Exercise requirements: Return the full listing exactly as it is written.

════════

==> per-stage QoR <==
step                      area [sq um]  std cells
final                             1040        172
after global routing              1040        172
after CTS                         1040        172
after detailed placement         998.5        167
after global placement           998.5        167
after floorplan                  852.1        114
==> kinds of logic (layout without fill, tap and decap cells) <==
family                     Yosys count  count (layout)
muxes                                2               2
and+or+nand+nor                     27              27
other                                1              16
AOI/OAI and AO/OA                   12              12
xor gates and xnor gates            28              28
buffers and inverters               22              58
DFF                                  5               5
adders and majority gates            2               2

════════

Output below:
==> per-stage QoR <==
step                      area [sq um]  std cells
final                             1040        172
after global routing              1040        172
after CTS                         1040        172
after detailed placement         998.5        167
after global placement           998.5        167
after floorplan                  852.1        114
==> kinds of logic (layout without fill, tap and decap cells) <==
family                     Yosys count  count (layout)
muxes                                2               2
and+or+nand+nor                     27              27
other                                1              16
AOI/OAI and AO/OA                   12              12
xor gates and xnor gates            28              28
buffers and inverters               22              58
DFF                                  5               5
adders and majority gates            2               2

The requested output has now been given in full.